Vivian Jenkins
- Born: Vivian Gordon James Jenkins 2 November 1911 Port Talbot, Wales
- Died: 5 January 2004 (aged 92) Harpenden, England
- Height: 6 ft (1.83 m)
- Weight: 13 st 7 lb (86 kg)
- School: Llandovery College
- University: Jesus College, Oxford
- Occupation: Journalist

Rugby union career
- Position: Full-back

Amateur team(s)
- Years: Team / Apps / (Points)
- 1930–32: Oxford University / 3
- London Welsh

International career
- Years: Team / Apps / (Points)
- 1933–39: Wales / 14 / (36)
- 1938: British Lions / 1 / (9)

= Vivian Jenkins =

British Lions & Wales international rugby union footballer

Vivian Gordon James "Viv" Jenkins (2 November 1911 – 5 January 2004) was a Welsh rugby union player who, having taught Classics and Games at Dover College, went on to have a successful career as a sports journalist. He won 14 caps for Wales and 1 cap for the British and Irish Lions. He also played first-class cricket with Glamorgan and Oxford University.

==Early life==
Jenkins was born in Port Talbot but grew up near Bridgend. He attended Llandovery College in Carmarthenshire and later Jesus College, Oxford.

==Rugby career==
Jenkins played rugby for Jesus College and represented the school's side at Twickenham on three occasions. In 1932, he was offered a chance to play for his home club Bridgend RFC in a tie against Newport RFC. His performances for Bridgend led to him receiving a call up to the Wales national rugby union team within a month to play against England on 21 January 1933. Wales won the match 7–3, the first time the side had won at Twickenham for 23 years.

The following year, Jenkins missed the opening match of the 1934 Home Nations Championship against England. He rejoined the side ahead of its victory over Scotland, in which he kicked two conversions, and became the first Welsh full back to score a try in an international fixture when he scored ran in a try against Ireland in the final match. In 1935, Jenkins and teammate Wilf Wooller inspired Wales to victory over New Zealand.

Jenkins was part of the 1938 British Lions tour to South Africa where he was named vice-captain to Sam Walker. Although disrupted by injury, he was the team's second-highest scorer with 50 points during the tour. He won his final cap for Wales the following year, in a 3–0 defeat to England.

==Personal life==
Jenkins married Susan Fraser in 1940 and the couple had one son together. His wife died in 1984. After graduating from Jesus College, Jenkins took up a teaching position at Dover College alongside his sporting career.

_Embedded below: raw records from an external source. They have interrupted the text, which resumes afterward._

### src/rtl/stash_if.sv
`default_nettype none
// ============================================================================
// stash_if : sample store bus (producer write + browse/read side)
// Rev 1.0
// ============================================================================
interface stash_if #(
    parameter int WIDTH = 8
);
    logic [WIDTH-1:0] sample_in;
    logic             sample_in_valid;
    logic             next_sample;
    logic [WIDTH-1:0] sample_out;

    modport master (
        output sample_in,
        output sample_in_valid,
        output next_sample,
        input  sample_out
    );

    modport slave (
        input  sample_in,
        input  sample_in_valid,
        input  next_sample,
        output sample_out
    );
endinterface
`default_nettype wire

### src/rtl/stash.sv
`default_nettype none
// ============================================================================
// stash : circular DEPTH x WIDTH sample store with independent browse pointer
// Rev 1.0
// ============================================================================
module stash #(
    parameter int DEPTH = 5,
    parameter int WIDTH = 8
) (
    input  wire logic clk,
    input  wire logic reset,
    stash_if.slave    bus
);
    localparam int PW = (DEPTH > 1) ? $clog2(DEPTH) : 1;
    localparam int CW = $clog2(DEPTH + 1);
    localparam logic [PW-1:0] C_PTR_LAST   = PW'(DEPTH - 1);
    localparam logic [CW-1:0] C_COUNT_FULL = CW'(DEPTH);

    logic [WIDTH-1:0] mem_q [DEPTH];
    logic [PW-1:0]    wr_ptr_q, wr_ptr_d;
    logic [PW-1:0]    rd_ptr_q, rd_ptr_d;
    logic [CW-1:0]    count_q,  count_d;

    logic w_write;
    logic w_advance;
    logic w_rd_last;

    assign w_write   = bus.sample_in_valid;
    assign w_advance = bus.next_sample && (count_q != '0);
    // Read wrap tracks the number of valid entries, not DEPTH, so a partial fill browses only what exists.
    assign w_rd_last = (CW'(rd_ptr_q) == (count_q - CW'(1)));

    always_comb begin
        wr_ptr_d = wr_ptr_q;
        rd_ptr_d = rd_ptr_q;
        count_d  = count_q;
        if (w_write) begin
            wr_ptr_d = (wr_ptr_q == C_PTR_LAST) ? '0 : wr_ptr_q + PW'(1);
            if (count_q != C_COUNT_FULL) begin
                count_d = count_q + CW'(1);
            end
        end
        if (w_advance) begin
            rd_ptr_d = w_rd_last ? '0 : rd_ptr_q + PW'(1);
        end
    end

    always_ff @(posedge clk or negedge reset) begin
        if (!reset) begin
            wr_ptr_q <= '0;
            rd_ptr_q <= '0;
            count_q  <= '0;
        end else begin
            wr_ptr_q <= wr_ptr_d;
            rd_ptr_q <= rd_ptr_d;
            count_q  <= count_d;
        end
    end

    always_ff @(posedge clk or negedge reset) begin
        if (!reset) begin
            for (int i = 0; i < DEPTH; i++) begin
                mem_q[i] <= '0;
            end
        end else if (w_write) begin
            mem_q[wr_ptr_q] <= bus.sample_in;
        end
    end

    assign bus.sample_out = mem_q[rd_ptr_q];

endmodule
`default_nettype wire

### src/flat_wrapper.sv
// flat-port wrapper written by rule: the top's interface ports become plain ports
module stash_flat 
#(
    parameter int DEPTH = 5,
    parameter int WIDTH = 8
)
  (clk, reset, bus_sample_in, bus_sample_in_valid, bus_next_sample, bus_sample_out);
  stash_if #(.WIDTH(WIDTH)) bus_i ();
  input  wire logic clk;
  input  wire logic reset;
  input wire logic [$bits(bus_i.sample_in)-1:0] bus_sample_in;
  input wire logic [$bits(bus_i.sample_in_valid)-1:0] bus_sample_in_valid;
  input wire logic [$bits(bus_i.next_sample)-1:0] bus_next_sample;
  output wire logic [$bits(bus_i.sample_out)-1:0] bus_sample_out;
  assign bus_i.sample_in = bus_sample_in;
  assign bus_i.sample_in_valid = bus_sample_in_valid;
  assign bus_i.next_sample = bus_next_sample;
  assign bus_sample_out = bus_i.sample_out;
  stash #(.DEPTH(DEPTH), .WIDTH(WIDTH)) u_core (.clk(clk), .reset(reset), .bus(bus_i));
endmodule
### config.mk
export PLATFORM = sky130hd
export DESIGN_NAME = stash_flat
export DESIGN_NICKNAME = d
export VERILOG_FILES = /design/src/rtl/stash_if.sv /design/src/rtl/stash.sv /design/src/flat_wrapper.sv
export SDC_FILE = /design/constraint.sdc
export NUM_CORES = 1
export LEC_CHECK = 0
export BUFFER_PORTS_ARGS = -buffer_cell sky130_fd_sc_hd__buf_2
export CAP_MARGIN = 20
export CORE_MARGIN = 1
export CORE_UTILIZATION = 29
export DETAILED_ROUTE_END_ITERATION = 8
export SLEW_MARGIN = 20
export SYNTH_ARGS = -nofsm -noshare
export SYNTH_HDL_FRONTEND = slang
export SYNTH_SLANG_ARGS = --single-unit
### constraint.sdc
create_clock -name clk -period 2.4 [get_ports clk]
set_input_delay 0.24 -clock clk [delete_from_list [all_inputs] [get_ports clk]]
set_output_delay 0.24 -clock clk [all_outputs]
set_load 0.01 [all_outputs]
==> impl_metrics.csv <==
group,metric,value,unit
run_status,run_status,"complete, no violations",
setup_path,reg2reg_depth,5,
die,core,8340,µm²
timing,finalHoldViolCount,0,
timing,period_needed,2170,ps
timing,setup-violations-final,0,
cts,path_clk_slew,90,ps
yosys,netlist_instances,187,
yosys,yosysMostFrequentCell,"dfrtp_1",
power,p_total,3850,µW
drt,ant_nets,0,
yosys,ys_ff_latch,49,
timing,relSlewSlack,59.2,%
yosys,synth_edf_count,0,
die,die_area,9080,µm²
timing,tns,0,ps
yosys,syn-cell-area,2520,µm²
drt,route.met2.wl,2020,µm
die,start_util,30.3,%
drt,via_count,1483,
final_layout,drive_gt1_share,38.3,%
worst_hold_path,hp-class,"in -> reg",
timing,max_freq,461,MHz
worst_hold_path,holdPathEnd,"u_core.mem_q[30]",
setup_path,r2r-start,"u_core.count_q[0]",
die,rows,33,
yosys,ys_async_sr_fraction,100,%
die,ios,20,
global_route,grtUsageTotal,11.6,%
setup_path,cp.required,2160,ps
flow_run,maxCapViolCount,0,
cts,clock_latency,310,ps
setup_path,start_kind,"register",
final_layout,n_antenna_cell,0,
global_route,grt_max_degree,50,
yosys,yosys.area.top_type,"dfrtp_1",
yosys,synth-warning-count,0,
global_route,antenna_found_initial,0,
yosys,synth_commonest_cells,"dfrtp_1, mux2_4, mux2_2",
cts,cts_buffers,5,
drt,met1_length,2360,µm
drt,vias_per_cell,4.72,
drt,highest_layer,"met4",
drt,drcViolationCount,0,
cts,cts_buffer_depth,2,
timing,final.period_utilization,90.4,%
timing,rsz0062_at_grt,"false",
power,power_leakage,0.00125,µW
place,place_congestion,0.763,
timing,slew_violations,0,
yosys,synthesis.nets,206,
setup_path,arrival,1930,ps
global_route,grt_pass1_wl,7700,µm
yosys,ys.flop_type,"dfrtp_1",
setup_path,reg2reg_slack,760,ps
cts,postCtsSetupBuffers,0,
drt,dr.first_iter.drc_count,48,
yosys,synth.avg_cell_area,13.5,µm²
setup_path,worstReg2RegEnd,"u_core.rd_ptr_q[1]",
place,portBuffers,19,
final_layout,fillers,869,
yosys,ys_seq_area_share,48.6,%
yosys,yosysUniqueCellTypes,38,
place,dp_hpwl,3130,µm
worst_hold_path,min_path_cells,2,
die,dieWidth,95.3,µm
power,peakVddDrop,0.000532,V
timing,tightest_slew,612,ps
global_route,grt_pass1_vias,1462,
cts,cts_tree,"done",
final_layout,area_growth,11.1,%
global_route,grt_overflow,0,
final_layout,nets,227,
drt,routed-wl-met3,184,µm
timing,finalClockSkew,7.15,ps
die,die_h,95.3,µm
power,p_per_area,1370,nW/µm²
setup_path,end_kind,"primary output",
final_layout,fin_util,33.6,%
drt,routed_wl,4640,µm
drt,routedWlPerCell,14.8,µm
cts,h-tree-depth,2,
cts,numClockSinks,49,
drt,dr.pass1.iters,4,
setup_path,crit_fanout,14,
cts,cts_root_buf,"clkbuf_8",
yosys,synth_area_leaders,"dfrtp_1, mux2_4, mux2_2",
worst_hold_path,hp-start,"bus_sample_in[6]",
yosys,synth.top_cell.area_share,48.6,%
setup_path,critical_path_class,"reg -> out",
[power breakdown]
group,switching (µW),leakage (µW),total (µW),internal (µW)
Combinational,779,0.000625,1790,1010
Clock,279,0.0000374,485,206
Sequential,337,0.000586,1580,1240
Total,1390,0.00125,3850,2460
[critical path, stage by stage, from the launching register on]
cell and delay [ps]:
dfrtp_1 620, and2b_1 490, a21oi_1 110, o22ai_1 220, buf_2 180
[sequential cells by signal, indices dropped and copies added (netlist names)]
name	cells
u_core.wr_ptr_q	3
u_core.rd_ptr_q	3
u_core.count_q	3
u_core.mem_q	40
[metrics by stage]
stage	setup slack (ps)	cells	instance area [µm²]	hold slack [ps]
floorplan	898	187	2520	-55.6
global placement	638	305	2710	258
detailed placement	582	305	2710	250
CTS	228	314	2810	208
global route	163	314	2810	224
finish	231	314	2810	218
[worst max-delay path by stage]
stage	cells past startpoint	to	slack (ps)	start
floorplan	6	u_core.rd_ptr_q[1]	900	u_core.count_q[0]
global placement	4	bus_sample_out[7]	640	u_core.rd_ptr_q[2]
detailed placement	4	bus_sample_out[7]	580	u_core.rd_ptr_q[2]
CTS	4	bus_sample_out[7]	230	u_core.rd_ptr_q[2]
global route	4	bus_sample_out[7]	160	u_core.rd_ptr_q[2]
finish	4	bus_sample_out[7]	230	u_core.rd_ptr_q[2]
[cells by family after synthesis]
| family | synth area share (%) |
|---|---|
| flops | 48.6 |
| compound gates | 7.29 |
| xor+xnor | 2.03 |
| simple gates | 6.34 |
| fa+ha+maj | 3.47 |
| buf+inv | 4.01 |
| mux | 28.3 |
[per-layer routing]
metal | track usage (%) | up-vias
met3 | 2.87 | 8
met5 | 0 | -
met4 | 4.55 | 0
li1 | - | 705
met2 | 17.2 | 20
met1 | 16.2 | 750
[cells in the final DEF (no fill, tap or decap), types with 2 or more instances in the layout]
cell type / synthesis / final
clkinvlp_4: 0 / 2
o22ai_1: 7 / 7
xnor2_1: 3 / 3
mux2_2: 17 / 17
o21ai_0: 6 / 6
a21oi_1: 8 / 8
inv_1: 5 / 5
clkbuf_8: 0 / 5
buf_4: 1 / 2
dfrtp_1: 49 / 49
and3_4: 3 / 3
nand2_1: 6 / 6
mux2i_1: 14 / 14
mux2_4: 24 / 24
ha_1: 7 / 7
nor2_1: 7 / 7
buf_2: 3 / 19
[repair_timing]
item / 4_1_cts / 5_1_grt
gates resized for setup: 0 / 0
hold buffers: 1 / 0
hold endpoints to repair: 49 / 0
[cell type report]
cell class / count / area (µm²) / share of cell area, %
sequential: 49 / 1230 / 43.7
multi-input combinational: 123 / 1200 / 42.7
timing repair buffer: 23 / 140 / 5.00
tap: 105 / 131 / 4.68
clock buffer: 6 / 72.6 / 2.59
inverter: 6 / 22.5 / 0.803
clock inverter: 2 / 15.0 / 0.535
No activity file was read; power rests on OpenSTA's default activity.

At the start of the Second World War, Jenkins joined the Territorial Army and served in the anti-aircraft command where he reached the rank of captain. After the war ended, Jenkins became a rugby reporter for the News of the World and later The Sunday Times. He served as the editor of Rothmans Rugby Yearbook for 11 years and wrote several books on the sport.